I ran my 30th half marathon yesterday. It wasn't my best. It wasn't my worst. The course was tough as hell. In fact, I've never felt worse in the final miles of a half marathon. The weather was perfect. It started and ended outside the capitol building in my beautiful city. The medal's pretty sweet.
Those are all things. Facts. The pieces of information I'll forget in another couple years as the race tally grows.
But the night before I joined friends for an amazing home-cooked meal. We laughed, we drank wine, we nervously chatted about goals. We met early the next morning outside the coffee shop, full of energy. We slapped high fives and shared smiles and giggled quietly during the National Anthem like assholes, but we couldn't help it. It happens.
I made a new playlist for the race -- full of hip hop tunes from 15 years ago that make me bop my head and laugh at ridiculous memories. Warren G? Snoop Doggy Dogg? Coolio? Come on, you guys. It's amazing.
Somewhere in the middle of the race, I ran past a local race director, who's come to be one of my favorites in the running community. He knows me as "Krittabug," and never fails to address me as such. He had it printed on my race bib once. I waved excitedly and he blew a kiss into the air. Another few miles later, he'd be at the top of an awful, awful hill, and he'd grab my hand and help pull me along. I was hurting, but still smiling, grateful for that moment.
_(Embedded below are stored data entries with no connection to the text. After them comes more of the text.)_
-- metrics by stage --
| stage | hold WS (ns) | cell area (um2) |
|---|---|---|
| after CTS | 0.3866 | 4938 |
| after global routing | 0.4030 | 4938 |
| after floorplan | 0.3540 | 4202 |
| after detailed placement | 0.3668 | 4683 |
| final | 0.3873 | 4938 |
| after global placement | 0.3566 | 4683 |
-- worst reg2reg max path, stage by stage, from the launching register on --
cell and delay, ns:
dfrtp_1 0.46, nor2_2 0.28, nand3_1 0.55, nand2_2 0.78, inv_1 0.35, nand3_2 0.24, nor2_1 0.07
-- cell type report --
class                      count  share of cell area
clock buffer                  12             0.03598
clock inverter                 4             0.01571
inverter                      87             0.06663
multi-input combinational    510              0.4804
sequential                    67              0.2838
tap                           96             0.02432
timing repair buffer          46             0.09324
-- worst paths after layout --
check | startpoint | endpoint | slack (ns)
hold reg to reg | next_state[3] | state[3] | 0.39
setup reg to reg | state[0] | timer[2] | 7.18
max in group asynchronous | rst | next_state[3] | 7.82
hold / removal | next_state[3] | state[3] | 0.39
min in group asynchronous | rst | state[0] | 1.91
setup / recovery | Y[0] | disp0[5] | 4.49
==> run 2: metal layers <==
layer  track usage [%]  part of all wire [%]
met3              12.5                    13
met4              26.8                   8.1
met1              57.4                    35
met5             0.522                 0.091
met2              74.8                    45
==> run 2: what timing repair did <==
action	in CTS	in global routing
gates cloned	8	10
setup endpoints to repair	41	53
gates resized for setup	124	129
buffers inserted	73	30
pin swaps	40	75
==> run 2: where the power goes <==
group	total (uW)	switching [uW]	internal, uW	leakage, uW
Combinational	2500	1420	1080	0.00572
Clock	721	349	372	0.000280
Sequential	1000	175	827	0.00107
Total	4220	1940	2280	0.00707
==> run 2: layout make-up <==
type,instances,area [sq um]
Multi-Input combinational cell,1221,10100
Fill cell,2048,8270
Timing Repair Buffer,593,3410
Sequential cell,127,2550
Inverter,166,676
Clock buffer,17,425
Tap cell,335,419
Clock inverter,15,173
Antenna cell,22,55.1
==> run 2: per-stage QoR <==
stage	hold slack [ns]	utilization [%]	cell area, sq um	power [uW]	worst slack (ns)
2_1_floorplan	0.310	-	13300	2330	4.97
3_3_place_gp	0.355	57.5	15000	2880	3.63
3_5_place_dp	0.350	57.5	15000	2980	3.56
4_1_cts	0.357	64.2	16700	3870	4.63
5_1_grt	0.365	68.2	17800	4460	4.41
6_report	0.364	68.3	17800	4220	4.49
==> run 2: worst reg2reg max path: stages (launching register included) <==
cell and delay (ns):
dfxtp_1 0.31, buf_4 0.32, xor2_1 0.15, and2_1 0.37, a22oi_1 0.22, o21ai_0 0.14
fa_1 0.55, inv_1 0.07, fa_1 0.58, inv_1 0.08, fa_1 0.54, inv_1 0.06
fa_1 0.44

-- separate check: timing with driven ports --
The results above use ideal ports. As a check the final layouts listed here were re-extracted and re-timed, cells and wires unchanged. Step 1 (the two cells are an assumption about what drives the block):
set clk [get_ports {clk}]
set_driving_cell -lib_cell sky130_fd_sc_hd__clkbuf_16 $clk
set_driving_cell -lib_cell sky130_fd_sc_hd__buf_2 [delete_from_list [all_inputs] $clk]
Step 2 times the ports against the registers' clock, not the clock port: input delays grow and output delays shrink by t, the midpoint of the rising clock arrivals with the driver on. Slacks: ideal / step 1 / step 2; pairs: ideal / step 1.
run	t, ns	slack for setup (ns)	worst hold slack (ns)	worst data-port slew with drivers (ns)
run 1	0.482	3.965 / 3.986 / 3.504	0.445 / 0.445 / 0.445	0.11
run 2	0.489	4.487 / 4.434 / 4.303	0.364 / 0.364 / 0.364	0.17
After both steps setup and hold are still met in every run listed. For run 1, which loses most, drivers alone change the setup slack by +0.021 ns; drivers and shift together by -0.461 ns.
This is an optimization exercise on Yosys and OpenROAD, whose aim is small area and few clock cycles, not a production implementation.
In this exercise RTL edits were held to simulation tests only and were not proved equivalent to the original.

Design QR_Engine, start of the top module:
module QR_Engine (
    i_clk,
    i_rst,
    i_trig,
    i_data,
    o_rd_vld,
    o_last_data,
    o_y_hat,
    o_r
);
Size: ~9700 cells after synthesis, roughly 1800 flip-flops, ~530 I/O pins.
Settings: LEC_CHECK=0, CAP_MARGIN=20, CORE_MARGIN=4, CORE_UTILIZATION=50, CTS_CLUSTER_DIAMETER=100, CTS_CLUSTER_SIZE=22, PLACE_DENSITY=0.62, SLEW_MARGIN=20; clock period 10.0 ns.
run.sh (not shown) runs the stock make flow with config.mk's settings and CLKGATE_MAP_FILE= SYNTH_SCRIPT=/design/flow/synth_recipe.tcl, a recipe that flattens the netlist after the stock synthesis.
The starting point went through all stages and came out clean.
Testbench counts at the start, summed over its fixed seeds: cycles 10,104.
Then changed:
--- a/flow/config.mk
+++ b/flow/config.mk
@@ -7,2 +7,3 @@
 export LEC_CHECK = 0
+export ABC_AREA = 1
 export CAP_MARGIN = 20
After rerunning:
- setup slack gains 0.43 ns
- synthesized area climbs by about 1%
- non-clock buffer count fell by 314
- flip-flop and latch count is unchanged
- final area drops by about 2.4%
- wire length came out lower by about 0.7%
- synthesized cell count is higher by about 17%
- cell count grows by 11%


Setup of north:
Another version of the RTL of QR_Engine (not shown whole).
Size: roughly 9800 cells after synthesis.
Settings: LEC_CHECK=0, CAP_MARGIN=20, CORE_MARGIN=4, CORE_UTILIZATION=50, CTS_CLUSTER_DIAMETER=100, CTS_CLUSTER_SIZE=22, PLACE_DENSITY=0.62, SLEW_MARGIN=20; clock period 10.0 ns.
north went all the way through the flow, and no timing, DRC or antenna check failed.
Testbench counts of north, summed over its fixed seeds: cycles 10,104.
Background: an optimization exercise with open tools, aiming at small area, a short achievable clock period and few clock cycles. Do not read the settings as production practice. In this exercise RTL edits were held to simulation tests only and were not proved equivalent to the original. Power is estimated from default activity; no workload was simulated.

[design/flow/run.sh]
#!/bin/bash
# synth_recipe.tcl (not shown) runs the flow's synth.tcl, then flattens the netlist and writes it again
# the make line also repeats each setting of config.mk as NAME=value (left out here)
make -C /OpenROAD-flow-scripts/flow DESIGN_CONFIG=/design/flow/config.mk WORK_HOME=/design/flow/orfs CLKGATE_MAP_FILE= SYNTH_SCRIPT=/design/flow/synth_recipe.tcl finish
[design/flow/config.mk]
export PLATFORM = sky130hd
export DESIGN_NAME = peak_finder_fp
export DESIGN_NICKNAME = peak_finder_fp
export VERILOG_FILES = /design/flow/design.v
export SDC_FILE = /design/flow/constraint.sdc
export NUM_CORES = 4
export LEC_CHECK = 0
export CAP_MARGIN = 20
export CORE_MARGIN = 2
export CORE_UTILIZATION = 40
export SETUP_SLACK_MARGIN = 2.5
export SLEW_MARGIN = 20
[design/flow/constraint.sdc]
create_clock -name core_clock -period 5.0 [get_ports {clk}]
set_input_delay 1.0000 -clock core_clock [delete_from_list [all_inputs] [get_ports {clk}]]
set_output_delay 1.0000 -clock core_clock [all_outputs]
set_load 0.01 [all_outputs]
[design/flow/design.v]
module fp_gt (
    input  wire [31:0] a,
    input  wire [31:0] b,
    output wire        a_gt_b,
    output wire        b_gt_a
);
    wire a_nan = (a[30:23] == 8'hff) && (a[22:0] != 0);
    wire b_nan = (b[30:23] == 8'hff) && (b[22:0] != 0);
    wire zz    = (a[30:23] == 8'h00) && (b[30:23] == 8'h00);
    wire ok    = !a_nan && !b_nan;
    wire mg = a[30:0] > b[30:0];
    wire ml = a[30:0] < b[30:0];
    wire mgt = mg && !zz;
    wire mlt = ml && !zz;
    wire sa = a[31], sb = b[31];
    assign a_gt_b = ok && ((!sa && !sb && mgt) || (!sa && sb && !zz) || (sa && sb && mlt));
    assign b_gt_a = ok && ((!sa && !sb && mlt) || (sa && !sb && !zz) || (sa && sb && mgt));
endmodule
module peak_finder_fp (
    input clk,
    input rst_n,
    output reg [12:0] bram_addr,
    input wire [31:0] bram_data,
    output reg [0:0]  web,
    output wire [6:0] addrb,
    output wire [44:0] dinb,
    input wire [31:0] threshold,
    input wire        start,
    output reg        done
);
    localparam T_NONE = 3'd0, T_BF = 3'd1, T_BM = 3'd2, T_BL = 3'd3,
               T_TS = 3'd4, T_TP = 3'd5, T_FIN = 3'd6;
    localparam S_IDLE = 3'd0, S_BASE = 3'd1, S_RR = 3'd2, S_RRT = 3'd3, S_FINW = 3'd4;
    reg [2:0] st;
    reg [2:0] tA, tB, tC;
    reg [2:0] bc;           
    reg [1:0] cd;           
    reg       fb, m0, pg0;  
    reg       last, phantom;
    reg [3:0] fo;           
    reg       rrt_last;     
    reg [31:0] r1;          
    reg [12:0] widx;
    reg [5:0]  cnt;         
    reg        cand;
    reg [4:0]  S;           
    reg        lastc;
    reg [4:0]  PS;          
    reg        PL;
    assign addrb = {1'b0, cnt};
    assign dinb  = {widx, r1};
    wire gwr, grw, gwt, gtw;
    fp_gt c_pair (.a(bram_data), .b(r1),        .a_gt_b(gwr), .b_gt_a(grw));
    fp_gt c_thr  (.a(bram_data), .b(threshold), .a_gt_b(gwt), .b_gt_a(gtw));
    wire is_tgt  = (tC == T_TS) || (tC == T_TP);
    wire confirm = (tC == T_TS) || ((tC == T_TP) && gwr);
    wire term    = confirm && (cnt == 6'd34);
    wire hasS = |PS;
    reg [2:0] j;
    always @(*) begin
        casez (PS)
            5'b1????: j = 3'd4;
            5'b01???: j = 3'd3;
            5'b001??: j = 3'd2;
            5'b0001?: j = 3'd1;
            default:  j = 3'd0;
        endcase
    end
    wire isfirst = (j == 3'd4) || ((j == 3'd3) && !pg0);
    reg signed [8:0] from_off;
    always @(*) begin
        case (fo)
            4'd0: from_off = 9'sd0;
            4'd1: from_off = -9'sd1;
            4'd2: from_off = -9'sd2;
            4'd3: from_off = -9'sd3;
            4'd4: from_off = -9'sd4;
            4'd5: from_off = -9'sd5;
            default: from_off = 9'sd53;
        endcase
    end
    reg signed [8:0] to_off;
    reg [2:0] op;  
    always @(*) begin
        op = 3'd0;
        to_off = 9'sd0;
        if (hasS) begin
            if (isfirst) begin
                to_off = -9'sd2 - {6'd0, j};
                if (cd <= 2'd1) op = 3'd1;
            end else begin
                to_off = -9'sd1 - {6'd0, j};
                if (cd == 2'd0) op = 3'd2;
            end
        end else if (PL) begin
            to_off = 9'sd1;
            if (cd <= 2'd1) op = 3'd3;
        end else if (phantom) begin
            op = 3'd5;
        end else begin
            to_off = 9'sd102;
            op = 3'd4;
        end
    end
    wire signed [8:0] delta = to_off - from_off;
    wire [12:0] jump_addr = bram_addr + {{4{delta[8]}}, delta};
    always @(posedge clk) begin
        r1 <= bram_data;
        if (!rst_n) begin
            st <= S_IDLE;
            tA <= T_NONE; tB <= T_NONE; tC <= T_NONE;
            web <= 1'b0;
            done <= 1'b0;
            bram_addr <= 13'd0;
            cd <= 2'd0;
        end else begin
            tB <= tA;
            tC <= tB;
            web <= 1'b0;
            done <= 1'b0;
            if (cd != 2'd0) cd <= cd - 2'd1;
            if (tA == T_TS || tA == T_TP) widx <= bram_addr;
            case (tC)
                T_BF: begin
                    PS <= S; PL <= lastc;
                    S <= 5'd0;
                    cand <= gwt;
                end
                T_BM: begin
                    S <= {S[3:0], cand & grw};
                    cand <= gwt & gwr;
                end
                T_BL: begin
                    S <= {S[3:0], cand & grw};
                    lastc <= gwt & gwr;
                end
                T_FIN: done <= 1'b1;
                default: ;
            endcase
            if (confirm) begin
                if (cnt == 6'd34) done <= 1'b1;
                else web <= 1'b1;
            end
            if (web) cnt <= cnt + 6'd1;
            tA <= T_NONE;
            case (st)
                S_IDLE: begin
                    if (start) begin
                        bram_addr <= 13'd899;
                        tA <= T_BF;
                        bc <= 3'd5;
                        st <= S_BASE;
                        fb <= 1'b1; m0 <= 1'b0; pg0 <= 1'b0;
                        last <= 1'b0; phantom <= 1'b0;
                        S <= 5'd0; lastc <= 1'b0; PS <= 5'd0; PL <= 1'b0;
                        cnt <= 6'd0;
                    end
                end
                S_BASE: begin
                    bram_addr <= bram_addr + 13'd1;
                    bc <= bc - 3'd1;
                    if (bc == 3'd1) begin
                        tA <= T_BL;
                        st <= S_RR;
                        fo <= 4'd8;
                        {pg0, m0} <= {m0, fb};
                        fb <= 1'b0;
                        if (bram_addr == 13'd8164) last <= 1'b1;
                    end else
                        tA <= T_BM;
                end
                S_RR: begin
                    case (op)
                        3'd1: begin  
                            bram_addr <= jump_addr;
                            PS[j] <= 1'b0;
                            rrt_last <= 1'b0;
                            fo <= {1'b0, j} + 4'd1;
                            st <= S_RRT;
                        end
                        3'd2: begin
                            bram_addr <= jump_addr;
                            PS[j] <= 1'b0;
                            tA <= T_TS;
                            cd <= 2'd2;
                            fo <= {1'b0, j} + 4'd1;
                        end
                        3'd3: begin  
                            bram_addr <= jump_addr;
                            PL <= 1'b0;
                            rrt_last <= 1'b1;
                            fo <= 4'd0;
                            st <= S_RRT;
                        end
                        3'd4: begin
                            bram_addr <= jump_addr;
                            tA <= T_BF;
                            bc <= 3'd4;
                            st <= S_BASE;
                            if (last) phantom <= 1'b1;
                        end
                        3'd5: begin
                            tA <= T_FIN;
                            st <= S_FINW;
                        end
                        default: ;
                    endcase
                end
                S_RRT: begin
                    bram_addr <= rrt_last ? bram_addr - 13'd1 : bram_addr + 13'd1;
                    tA <= T_TP;
                    cd <= 2'd2;
                    st <= S_RR;
                end
                S_FINW: begin
                    if (tC == T_FIN) st <= S_IDLE;
                end
                default: st <= S_IDLE;
            endcase
            if (term) begin
                st <= S_IDLE;
                tA <= T_NONE; tB <= T_NONE; tC <= T_NONE;
            end
        end
    end
endmodule
This is an optimization exercise on Yosys and OpenROAD, whose aim is small area, a short achievable clock period and few clock cycles, not a production implementation.
At most, simulation tests tie the RTL to the original design; equivalence was not proved.
For run 1, only the layout was checked, not whether the RTL still works.
Power is estimated from default activity; no workload was simulated.

==> flow/design.v <==
module addr_sel (
	input [5:0] addr0,
	input [5:0] addr1,
	output [9:0] sram_raddr_w0,
	output [9:0] sram_raddr_w1,
	output [9:0] sram_raddr_d0,
	output [9:0] sram_raddr_d1
);
assign sram_raddr_w0 = {4'd0, addr0};
assign sram_raddr_d0 = {4'd0, addr0};
assign sram_raddr_w1 = {4'd0, addr1};
assign sram_raddr_d1 = {4'd0, addr1};
endmodule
About a mile from the finish, I quit running. Just quit. That doesn't happen often, but I was done. I started walking, silently cursing while being passed by other runners and doing mental math on just how long it was going to take me to walk that final mile. Basically, "dammit" was the answer. Out of nowhere I felt a tug on my hand. No words, just an encouraging pull. I looked up to see the sweet sight of a friendly face. I began to run with her, one of several friends I knew running that day. Together we were miserable. But together we kept running. And together we finished.
In the finish chute I immediately found my friend, who hit the PR she'd been dreaming of for years. I felt awful, but smiled as I hugged her because I know that feeling. I know her joy. Minutes later our other friend finished, feeling about as miserable as I felt. I put an arm around her and we joined the others, bitching about hills, but smiling because it was over.
We took pictures. We drank beer. We sprawled out on the capitol lawn, already talking about the next race.
These are the memories. The friendships. The camaraderie. The facts. The pieces of information that I will remember. This is why I've run 30 half marathons, and why I'll run another 30. Not the numbers. Not the time on the race clock. Not the weather or the courses.
When all is said and done, I'll have my tally of races and my medals, but I wouldn't have any of them if I didn't have the memories to keep me coming back.